*Record excerpts:*
◆ ◆ ◆ ◆ ◆
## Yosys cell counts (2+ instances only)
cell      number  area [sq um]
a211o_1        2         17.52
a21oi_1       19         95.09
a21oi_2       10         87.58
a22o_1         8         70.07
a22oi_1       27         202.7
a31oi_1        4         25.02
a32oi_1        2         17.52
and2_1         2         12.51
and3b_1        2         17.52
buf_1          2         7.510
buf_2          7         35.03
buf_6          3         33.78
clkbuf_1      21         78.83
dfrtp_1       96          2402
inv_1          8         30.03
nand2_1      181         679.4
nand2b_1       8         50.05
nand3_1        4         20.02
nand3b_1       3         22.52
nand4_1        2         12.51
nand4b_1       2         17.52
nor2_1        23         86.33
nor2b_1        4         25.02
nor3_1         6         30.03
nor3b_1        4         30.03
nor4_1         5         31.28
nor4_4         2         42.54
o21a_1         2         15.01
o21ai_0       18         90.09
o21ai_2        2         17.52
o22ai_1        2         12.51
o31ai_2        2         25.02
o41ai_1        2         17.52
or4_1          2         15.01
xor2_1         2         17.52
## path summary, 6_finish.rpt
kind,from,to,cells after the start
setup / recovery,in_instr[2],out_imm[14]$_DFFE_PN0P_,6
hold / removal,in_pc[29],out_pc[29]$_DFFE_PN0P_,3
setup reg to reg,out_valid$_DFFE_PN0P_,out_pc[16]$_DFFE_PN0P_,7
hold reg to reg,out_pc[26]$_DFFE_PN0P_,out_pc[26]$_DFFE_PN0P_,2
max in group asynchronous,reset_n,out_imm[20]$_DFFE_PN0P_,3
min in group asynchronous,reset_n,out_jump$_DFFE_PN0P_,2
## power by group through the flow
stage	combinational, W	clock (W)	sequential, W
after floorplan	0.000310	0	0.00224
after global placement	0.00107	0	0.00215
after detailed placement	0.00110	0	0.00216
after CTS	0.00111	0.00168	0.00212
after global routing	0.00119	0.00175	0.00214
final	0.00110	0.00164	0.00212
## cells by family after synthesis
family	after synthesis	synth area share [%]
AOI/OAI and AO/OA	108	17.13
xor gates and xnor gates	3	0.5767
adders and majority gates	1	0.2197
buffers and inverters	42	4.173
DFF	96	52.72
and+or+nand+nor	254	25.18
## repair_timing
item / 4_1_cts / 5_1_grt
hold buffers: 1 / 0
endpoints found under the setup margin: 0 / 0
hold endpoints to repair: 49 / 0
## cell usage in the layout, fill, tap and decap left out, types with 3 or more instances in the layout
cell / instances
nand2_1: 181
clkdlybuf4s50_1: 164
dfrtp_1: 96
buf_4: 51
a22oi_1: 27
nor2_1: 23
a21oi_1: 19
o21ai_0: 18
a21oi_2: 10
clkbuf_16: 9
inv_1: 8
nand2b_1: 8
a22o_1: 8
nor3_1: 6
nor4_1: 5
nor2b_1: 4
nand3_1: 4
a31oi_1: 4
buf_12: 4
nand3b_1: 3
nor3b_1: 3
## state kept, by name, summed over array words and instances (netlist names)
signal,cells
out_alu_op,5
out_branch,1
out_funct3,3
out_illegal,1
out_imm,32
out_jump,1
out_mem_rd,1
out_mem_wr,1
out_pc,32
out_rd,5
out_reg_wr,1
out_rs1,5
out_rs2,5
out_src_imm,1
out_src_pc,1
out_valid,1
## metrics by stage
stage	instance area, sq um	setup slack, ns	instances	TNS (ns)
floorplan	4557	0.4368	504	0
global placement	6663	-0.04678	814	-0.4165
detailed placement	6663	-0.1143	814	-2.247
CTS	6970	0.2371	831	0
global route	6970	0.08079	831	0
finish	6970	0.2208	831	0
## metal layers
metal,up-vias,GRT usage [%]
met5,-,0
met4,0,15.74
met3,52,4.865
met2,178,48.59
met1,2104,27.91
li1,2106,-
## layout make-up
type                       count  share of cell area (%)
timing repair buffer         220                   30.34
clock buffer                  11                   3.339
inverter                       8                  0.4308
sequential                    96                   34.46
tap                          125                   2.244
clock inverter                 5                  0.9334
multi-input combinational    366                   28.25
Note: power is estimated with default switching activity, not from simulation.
### config.mk
export PLATFORM = sky130hd
export DESIGN_NAME = uart_frm_rx
export DESIGN_NICKNAME = d
export VERILOG_FILES = /design/src/rtl/uart_frm_rx.sv
export SDC_FILE = /design/constraint.sdc
export NUM_CORES = 1
export LEC_CHECK = 0
export CELL_PAD_IN_SITES_DETAIL_PLACEMENT = 1
export CELL_PAD_IN_SITES_GLOBAL_PLACEMENT = 2
export CORE_MARGIN = 10
export CORE_UTILIZATION = 41
export CTS_BUF_LIST = sky130_fd_sc_hd__clkbuf_4 sky130_fd_sc_hd__clkbuf_8
export CTS_CLUSTER_DIAMETER = 150
export DETAILED_ROUTE_END_ITERATION = 8
export HOLD_SLACK_MARGIN = 0.03
export PLACE_DENSITY_LB_ADDON = 0.12
export SYNTH_ARGS = -nofsm -noshare
export SYNTH_HDL_FRONTEND = slang
export SYNTH_SLANG_ARGS = --single-unit
export TNS_END_PERCENT = 100
### constraint.sdc
create_clock -name clk -period 3 [get_ports clk]
set_input_delay 0.75 -clock clk [delete_from_list [all_inputs] [get_ports clk]]
set_output_delay 0.75 -clock clk [all_outputs]
set_load 0.02 [all_outputs]
[src/rtl/seq_alu_if.sv]
// seq_alu_if: operation request and result bundle between the datapath controller and seq_alu.
// Instantiate it with the same WIDTH/SHW as the seq_alu it connects to.
interface seq_alu_if #(
  parameter int unsigned WIDTH = 8,
  parameter int unsigned SHW   = 3
);
  logic             Start;
  logic [3:0]       FS;
  logic [SHW-1:0]   SH;
  logic             CIn;
  logic [WIDTH-1:0] OprdA;
  logic [WIDTH-1:0] OprdB;
  logic [WIDTH-1:0] FOut;
  logic [WIDTH-1:0] FOutHi;
  logic             Busy;
  logic             Done;
  logic             Z;
  logic             C;
  logic             V;
  logic             N;
  logic             D;

  // Controller side: issues operations, reads results.
  modport master (
    output Start, FS, SH, CIn, OprdA, OprdB,
    input  FOut, FOutHi, Busy, Done, Z, C, V, N, D
  );

  // ALU side.
  modport slave (
    input  Start, FS, SH, CIn, OprdA, OprdB,
    output FOut, FOutHi, Busy, Done, Z, C, V, N, D
  );
endinterface
**config.mk**
```make
export PLATFORM = sky130hd
export DESIGN_NAME = divmod_unit_flat
export DESIGN_NICKNAME = d
export VERILOG_FILES = /design/src/rtl/divmod_pkg.sv /design/src/rtl/divmod_if.sv /design/src/rtl/divmod_step.sv /design/src/rtl/divmod_unit.sv /design/src/flat_wrapper.sv
export SDC_FILE = /design/constraint.sdc
export NUM_CORES = 1
export LEC_CHECK = 0
export CORE_MARGIN = 5
export CORE_UTILIZATION = 35
export CTS_BUF_LIST = sky130_fd_sc_hd__clkbuf_8
export DETAILED_ROUTE_END_ITERATION = 8
export PLACE_DENSITY = 0.65
export REMOVE_ABC_BUFFERS = 1
export SYNTH_ARGS = -nofsm -noshare
export SYNTH_HDL_FRONTEND = slang
export SYNTH_SLANG_ARGS = --single-unit
```
**constraint.sdc**
```tcl
create_clock -name clk -period 6 [get_ports clk]
set_input_delay 1.2 -clock clk [delete_from_list [all_inputs] [get_ports clk]]
set_output_delay 1.2 -clock clk [all_outputs]
set_load 0.01 [all_outputs]
```
**src/rtl/divmod_pkg.sv**
```systemverilog
// rtl/divmod_pkg.sv - shared state encoding and width helper for the divider
package divmod_pkg;

  typedef enum logic [1:0] {
    IDLE = 2'd0,
    CALC = 2'd1,
    DONE = 2'd2
  } state_t;

  function automatic int cnt_width(input int width);
    return $clog2(width + 1);
  endfunction

endpackage

```
**src/rtl/divmod_if.sv**
```systemverilog
// rtl/divmod_if.sv - request/result bundle between a requester and the divider
interface divmod_if #(parameter int WIDTH = 8);

  logic             start;
  logic [WIDTH-1:0] a;
  logic [WIDTH-1:0] b;
  logic             busy;
  logic             done;
  logic             div_by_zero;
  logic [WIDTH-1:0] quotient;
  logic [WIDTH-1:0] remainder;

  modport master (
    output start, a, b,
    input  busy, done, div_by_zero, quotient, remainder
  );

  modport slave (
    input  start, a, b,
    output busy, done, div_by_zero, quotient, remainder
  );

endinterface

```
**src/rtl/divmod_step.sv**
```systemverilog
// rtl/divmod_step.sv - one combinational restoring shift-subtract iteration
module divmod_step #(
  parameter int WIDTH = 8
) (
  input  logic [WIDTH-1:0] r,
  input  logic [WIDTH-1:0] q,
  input  logic [WIDTH-1:0] b,
  output logic [WIDTH-1:0] r_next,
  output logic [WIDTH-1:0] q_next
);

  logic [WIDTH:0] r_sh;
  logic [WIDTH:0] trial;

  // r < b always holds, so the borrow bit of trial is a reliable sign
  assign r_sh   = {r, q[WIDTH-1]};
  assign trial  = r_sh - {1'b0, b};
  assign r_next = trial[WIDTH] ? r_sh[WIDTH-1:0] : trial[WIDTH-1:0];
  assign q_next = {q[WIDTH-2:0], ~trial[WIDTH]};

endmodule

```
**src/rtl/divmod_unit.sv**
```systemverilog
// rtl/divmod_unit.sv - multi-cycle unsigned divider with quotient, remainder and divide-by-zero flag
module divmod_unit
  import divmod_pkg::*;
#(
  parameter int WIDTH = 8
) (
  input logic     clk,
  input logic     reset,
  divmod_if.slave bus
);

  localparam int CNT_W = cnt_width(WIDTH);

  state_t           state;
  state_t           state_next;
  logic [CNT_W-1:0] cnt;
  logic [WIDTH-1:0] q_reg;
  logic [WIDTH-1:0] r_reg;
  logic [WIDTH-1:0] b_reg;
  logic [WIDTH-1:0] q_next;
  logic [WIDTH-1:0] r_next;
  logic             dbz;

  divmod_step #(.WIDTH(WIDTH)) u_step (
    .r      (r_reg),
    .q      (q_reg),
    .b      (b_reg),
    .r_next (r_next),
    .q_next (q_next)
  );

  always_ff @(posedge clk or posedge reset) begin
    if (reset) begin
      state <= IDLE;
    end else begin
      state <= state_next;
    end
  end

  always_comb begin
    state_next = state;
    unique case (state)
      IDLE:    if (bus.start) state_next = (bus.b == '0) ? DONE : CALC;
      CALC:    if (cnt == CNT_W'(1)) state_next = DONE;
      DONE:    state_next = IDLE;
      default: state_next = IDLE;
    endcase
  end

  // q_reg doubles as the dividend shift register, so results live in place
  always_ff @(posedge clk or posedge reset) begin
    if (reset) begin
      cnt   <= '0;
      q_reg <= '0;
      r_reg <= '0;
      b_reg <= '0;
      dbz   <= 1'b0;
    end else begin
      unique case (state)
        IDLE: begin
          if (bus.start) begin
            if (bus.b == '0) begin
              q_reg <= '1;
              r_reg <= bus.a;
              dbz   <= 1'b1;
            end else begin
              q_reg <= bus.a;
              r_reg <= '0;
              b_reg <= bus.b;
              cnt   <= CNT_W'(WIDTH);
              dbz   <= 1'b0;
            end
          end
        end
        CALC: begin
          q_reg <= q_next;
          r_reg <= r_next;
          cnt   <= cnt - CNT_W'(1);
        end
        default: ;
      endcase
    end
  end

  assign bus.busy        = (state != IDLE);
  assign bus.done        = (state == DONE);
  assign bus.div_by_zero = dbz;
  assign bus.quotient    = q_reg;
  assign bus.remainder   = r_reg;

endmodule

```
**src/flat_wrapper.sv**
```systemverilog
// flat-port wrapper written by rule: the top's interface ports become plain ports
module divmod_unit_flat import divmod_pkg::*;
#(
  parameter int WIDTH = 8
)
  (clk, reset, bus_start, bus_a, bus_b, bus_busy, bus_done, bus_div_by_zero, bus_quotient, bus_remainder);
  divmod_if #(.WIDTH(WIDTH)) bus_i ();
  input logic clk;
  input logic reset;
  input wire logic [$bits(bus_i.start)-1:0] bus_start;
  input wire logic [$bits(bus_i.a)-1:0] bus_a;
  input wire logic [$bits(bus_i.b)-1:0] bus_b;
  output wire logic [$bits(bus_i.busy)-1:0] bus_busy;
  output wire logic [$bits(bus_i.done)-1:0] bus_done;
  output wire logic [$bits(bus_i.div_by_zero)-1:0] bus_div_by_zero;
  output wire logic [$bits(bus_i.quotient)-1:0] bus_quotient;
  output wire logic [$bits(bus_i.remainder)-1:0] bus_remainder;
  assign bus_i.start = bus_start;
  assign bus_i.a = bus_a;
  assign bus_i.b = bus_b;
  assign bus_busy = bus_i.busy;
  assign bus_done = bus_i.done;
  assign bus_div_by_zero = bus_i.div_by_zero;
  assign bus_quotient = bus_i.quotient;
  assign bus_remainder = bus_i.remainder;
  divmod_unit #(.WIDTH(WIDTH)) u_core (.clk(clk), .reset(reset), .bus(bus_i));
endmodule
```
◆ ◆ ◆ ◆ ◆
*Requirement:* Copy each line of the listing that contains "cells".

*Result for this task:*
kind,from,to,cells after the start
## cells by family after synthesis
signal,cells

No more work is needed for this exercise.